## ACTIVITY:
Go through the records, and copy each line in which the string "total" is present.

## DATASET EXCERPTS:
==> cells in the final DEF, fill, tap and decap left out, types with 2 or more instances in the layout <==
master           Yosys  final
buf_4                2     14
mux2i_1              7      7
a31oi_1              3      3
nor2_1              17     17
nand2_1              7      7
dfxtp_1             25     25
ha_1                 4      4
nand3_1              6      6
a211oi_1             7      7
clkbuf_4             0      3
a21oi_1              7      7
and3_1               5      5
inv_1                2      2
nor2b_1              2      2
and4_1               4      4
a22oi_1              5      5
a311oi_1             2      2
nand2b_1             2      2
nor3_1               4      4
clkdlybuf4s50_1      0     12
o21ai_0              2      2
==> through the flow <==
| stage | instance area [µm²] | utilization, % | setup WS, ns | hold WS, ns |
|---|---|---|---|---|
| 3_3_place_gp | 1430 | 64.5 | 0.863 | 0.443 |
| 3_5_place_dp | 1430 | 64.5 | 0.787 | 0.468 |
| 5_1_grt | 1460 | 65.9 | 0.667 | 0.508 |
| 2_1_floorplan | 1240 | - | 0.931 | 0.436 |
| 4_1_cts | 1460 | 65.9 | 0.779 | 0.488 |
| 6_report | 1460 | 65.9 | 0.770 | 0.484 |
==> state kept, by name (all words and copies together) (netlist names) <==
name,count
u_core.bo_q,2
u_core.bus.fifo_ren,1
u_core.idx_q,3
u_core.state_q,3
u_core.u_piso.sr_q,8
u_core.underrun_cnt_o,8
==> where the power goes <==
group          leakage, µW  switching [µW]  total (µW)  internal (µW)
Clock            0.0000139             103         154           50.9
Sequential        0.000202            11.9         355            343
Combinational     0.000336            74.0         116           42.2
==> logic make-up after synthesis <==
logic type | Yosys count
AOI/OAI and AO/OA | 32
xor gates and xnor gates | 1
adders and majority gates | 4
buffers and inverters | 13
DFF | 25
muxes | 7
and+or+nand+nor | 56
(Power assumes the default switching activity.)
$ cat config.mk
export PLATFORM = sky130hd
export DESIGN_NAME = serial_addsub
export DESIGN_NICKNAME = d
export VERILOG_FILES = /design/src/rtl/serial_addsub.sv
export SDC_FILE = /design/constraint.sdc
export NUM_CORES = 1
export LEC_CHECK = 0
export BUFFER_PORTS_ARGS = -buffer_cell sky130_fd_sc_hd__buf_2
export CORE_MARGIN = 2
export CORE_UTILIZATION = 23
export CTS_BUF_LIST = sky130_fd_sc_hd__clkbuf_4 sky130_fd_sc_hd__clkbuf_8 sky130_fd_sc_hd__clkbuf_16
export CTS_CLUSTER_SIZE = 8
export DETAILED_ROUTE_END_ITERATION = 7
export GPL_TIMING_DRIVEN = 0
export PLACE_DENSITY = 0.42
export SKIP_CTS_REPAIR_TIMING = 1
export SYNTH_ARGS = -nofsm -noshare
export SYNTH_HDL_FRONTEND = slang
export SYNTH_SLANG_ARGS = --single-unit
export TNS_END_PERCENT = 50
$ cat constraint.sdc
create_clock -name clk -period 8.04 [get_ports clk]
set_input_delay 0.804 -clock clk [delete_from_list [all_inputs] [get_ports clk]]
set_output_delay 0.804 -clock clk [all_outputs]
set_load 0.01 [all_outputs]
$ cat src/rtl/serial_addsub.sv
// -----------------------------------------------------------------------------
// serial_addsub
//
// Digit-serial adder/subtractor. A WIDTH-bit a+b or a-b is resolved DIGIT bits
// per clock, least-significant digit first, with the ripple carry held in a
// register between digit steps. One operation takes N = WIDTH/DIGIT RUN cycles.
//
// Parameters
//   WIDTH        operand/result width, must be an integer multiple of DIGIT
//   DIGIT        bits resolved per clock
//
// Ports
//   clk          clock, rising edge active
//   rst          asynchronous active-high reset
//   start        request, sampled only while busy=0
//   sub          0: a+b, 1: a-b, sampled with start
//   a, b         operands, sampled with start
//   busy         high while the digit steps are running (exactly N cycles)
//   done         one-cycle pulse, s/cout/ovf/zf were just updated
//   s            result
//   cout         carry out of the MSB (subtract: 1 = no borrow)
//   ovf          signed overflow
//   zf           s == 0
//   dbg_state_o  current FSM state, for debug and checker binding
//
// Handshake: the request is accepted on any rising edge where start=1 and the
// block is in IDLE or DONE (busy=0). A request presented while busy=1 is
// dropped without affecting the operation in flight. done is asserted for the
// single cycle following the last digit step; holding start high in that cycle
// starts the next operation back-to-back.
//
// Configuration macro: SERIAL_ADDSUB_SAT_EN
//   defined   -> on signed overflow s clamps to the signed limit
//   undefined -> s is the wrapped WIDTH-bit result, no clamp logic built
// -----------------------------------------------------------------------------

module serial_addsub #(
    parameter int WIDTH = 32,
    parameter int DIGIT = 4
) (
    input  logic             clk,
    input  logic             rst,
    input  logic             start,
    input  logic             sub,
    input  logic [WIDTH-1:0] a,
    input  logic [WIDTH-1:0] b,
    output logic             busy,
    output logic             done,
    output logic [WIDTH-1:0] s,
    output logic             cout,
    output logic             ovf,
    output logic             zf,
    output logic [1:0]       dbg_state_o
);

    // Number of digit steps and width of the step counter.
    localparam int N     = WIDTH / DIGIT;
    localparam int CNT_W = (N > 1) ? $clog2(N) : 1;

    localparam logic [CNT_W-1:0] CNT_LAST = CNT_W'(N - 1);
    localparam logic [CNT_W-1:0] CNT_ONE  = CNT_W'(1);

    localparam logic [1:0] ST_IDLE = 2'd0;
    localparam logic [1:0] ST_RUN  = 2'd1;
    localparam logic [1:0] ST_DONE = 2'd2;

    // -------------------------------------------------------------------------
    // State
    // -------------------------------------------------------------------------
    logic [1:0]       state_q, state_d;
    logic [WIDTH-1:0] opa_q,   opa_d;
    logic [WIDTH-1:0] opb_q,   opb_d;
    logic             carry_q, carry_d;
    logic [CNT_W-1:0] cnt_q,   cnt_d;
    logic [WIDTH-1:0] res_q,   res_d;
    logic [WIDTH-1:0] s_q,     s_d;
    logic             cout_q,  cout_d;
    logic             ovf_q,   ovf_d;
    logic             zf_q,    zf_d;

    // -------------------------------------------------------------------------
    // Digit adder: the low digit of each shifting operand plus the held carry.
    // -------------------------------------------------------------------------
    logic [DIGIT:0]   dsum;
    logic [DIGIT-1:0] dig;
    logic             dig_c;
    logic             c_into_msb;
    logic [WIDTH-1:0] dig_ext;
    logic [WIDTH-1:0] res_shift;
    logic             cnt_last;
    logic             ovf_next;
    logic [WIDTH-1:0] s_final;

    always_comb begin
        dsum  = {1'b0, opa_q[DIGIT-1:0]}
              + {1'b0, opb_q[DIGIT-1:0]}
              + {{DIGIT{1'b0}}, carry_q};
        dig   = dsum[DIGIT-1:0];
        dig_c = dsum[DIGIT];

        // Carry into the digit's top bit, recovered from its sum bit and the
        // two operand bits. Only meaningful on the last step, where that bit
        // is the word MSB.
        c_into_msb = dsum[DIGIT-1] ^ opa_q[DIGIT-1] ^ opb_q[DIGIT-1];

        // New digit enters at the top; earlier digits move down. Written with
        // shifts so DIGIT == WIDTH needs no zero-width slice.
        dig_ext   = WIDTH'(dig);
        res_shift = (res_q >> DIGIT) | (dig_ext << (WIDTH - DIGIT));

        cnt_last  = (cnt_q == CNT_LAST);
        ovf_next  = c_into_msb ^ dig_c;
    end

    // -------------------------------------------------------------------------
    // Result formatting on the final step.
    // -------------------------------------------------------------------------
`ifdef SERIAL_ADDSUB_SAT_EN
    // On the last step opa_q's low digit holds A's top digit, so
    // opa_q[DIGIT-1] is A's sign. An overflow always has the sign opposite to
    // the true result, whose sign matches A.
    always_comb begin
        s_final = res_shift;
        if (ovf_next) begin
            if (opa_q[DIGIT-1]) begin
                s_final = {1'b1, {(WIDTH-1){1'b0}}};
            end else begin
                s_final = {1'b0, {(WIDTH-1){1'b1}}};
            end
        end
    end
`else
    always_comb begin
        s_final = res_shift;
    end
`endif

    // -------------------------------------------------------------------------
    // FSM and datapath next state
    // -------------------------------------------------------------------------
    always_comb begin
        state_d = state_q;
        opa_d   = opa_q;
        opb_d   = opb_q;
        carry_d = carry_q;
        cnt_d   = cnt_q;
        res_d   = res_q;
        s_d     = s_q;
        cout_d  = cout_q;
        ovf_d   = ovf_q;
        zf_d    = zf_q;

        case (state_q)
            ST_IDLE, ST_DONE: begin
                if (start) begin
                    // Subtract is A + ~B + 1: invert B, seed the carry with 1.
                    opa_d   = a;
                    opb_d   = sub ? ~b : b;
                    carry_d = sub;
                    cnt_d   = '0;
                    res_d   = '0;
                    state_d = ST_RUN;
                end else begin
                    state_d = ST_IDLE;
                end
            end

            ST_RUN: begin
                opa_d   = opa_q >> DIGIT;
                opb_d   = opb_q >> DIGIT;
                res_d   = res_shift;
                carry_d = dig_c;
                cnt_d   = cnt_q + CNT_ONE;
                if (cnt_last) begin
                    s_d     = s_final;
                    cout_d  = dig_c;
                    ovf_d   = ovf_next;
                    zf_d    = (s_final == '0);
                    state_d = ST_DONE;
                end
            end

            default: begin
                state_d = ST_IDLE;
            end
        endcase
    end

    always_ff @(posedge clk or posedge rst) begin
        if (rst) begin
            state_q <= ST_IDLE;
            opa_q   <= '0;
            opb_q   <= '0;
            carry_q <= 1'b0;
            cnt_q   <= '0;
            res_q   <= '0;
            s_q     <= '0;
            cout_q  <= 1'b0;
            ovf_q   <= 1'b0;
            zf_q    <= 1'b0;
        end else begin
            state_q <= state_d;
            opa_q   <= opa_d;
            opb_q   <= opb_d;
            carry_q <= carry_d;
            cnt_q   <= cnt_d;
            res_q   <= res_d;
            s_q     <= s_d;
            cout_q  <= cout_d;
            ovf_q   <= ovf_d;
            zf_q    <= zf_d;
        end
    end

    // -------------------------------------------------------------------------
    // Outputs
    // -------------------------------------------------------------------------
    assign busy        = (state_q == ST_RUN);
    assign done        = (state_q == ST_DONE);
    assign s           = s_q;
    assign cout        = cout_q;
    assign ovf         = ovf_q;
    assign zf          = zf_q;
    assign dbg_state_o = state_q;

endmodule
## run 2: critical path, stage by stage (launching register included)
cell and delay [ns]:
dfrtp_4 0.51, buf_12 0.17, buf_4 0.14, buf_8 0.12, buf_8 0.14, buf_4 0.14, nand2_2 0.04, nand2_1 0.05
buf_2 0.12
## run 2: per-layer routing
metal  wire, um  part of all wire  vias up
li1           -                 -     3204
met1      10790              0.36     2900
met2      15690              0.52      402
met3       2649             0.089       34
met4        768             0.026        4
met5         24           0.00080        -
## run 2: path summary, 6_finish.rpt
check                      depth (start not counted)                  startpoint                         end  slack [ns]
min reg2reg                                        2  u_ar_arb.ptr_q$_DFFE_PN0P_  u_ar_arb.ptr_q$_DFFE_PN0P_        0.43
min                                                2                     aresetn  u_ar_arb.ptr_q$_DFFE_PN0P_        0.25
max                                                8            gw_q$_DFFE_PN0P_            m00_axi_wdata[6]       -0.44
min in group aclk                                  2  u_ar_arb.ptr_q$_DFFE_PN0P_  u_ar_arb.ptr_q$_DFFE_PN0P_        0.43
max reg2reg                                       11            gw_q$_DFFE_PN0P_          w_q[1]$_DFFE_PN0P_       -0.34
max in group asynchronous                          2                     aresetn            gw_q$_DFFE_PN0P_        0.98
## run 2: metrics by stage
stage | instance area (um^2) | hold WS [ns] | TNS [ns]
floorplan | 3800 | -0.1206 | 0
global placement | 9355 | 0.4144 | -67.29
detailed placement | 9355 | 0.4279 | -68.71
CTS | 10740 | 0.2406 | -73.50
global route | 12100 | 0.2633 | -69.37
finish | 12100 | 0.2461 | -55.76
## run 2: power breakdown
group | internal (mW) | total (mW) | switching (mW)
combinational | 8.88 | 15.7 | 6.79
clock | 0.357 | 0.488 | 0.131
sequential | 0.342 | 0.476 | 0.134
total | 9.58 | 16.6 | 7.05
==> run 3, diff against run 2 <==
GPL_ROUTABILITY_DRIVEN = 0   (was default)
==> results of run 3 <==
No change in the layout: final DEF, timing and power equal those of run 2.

## ANSWER BELOW:
group          leakage, µW  switching [µW]  total (µW)  internal (µW)
group | internal (mW) | total (mW) | switching (mW)
total | 9.58 | 16.6 | 7.05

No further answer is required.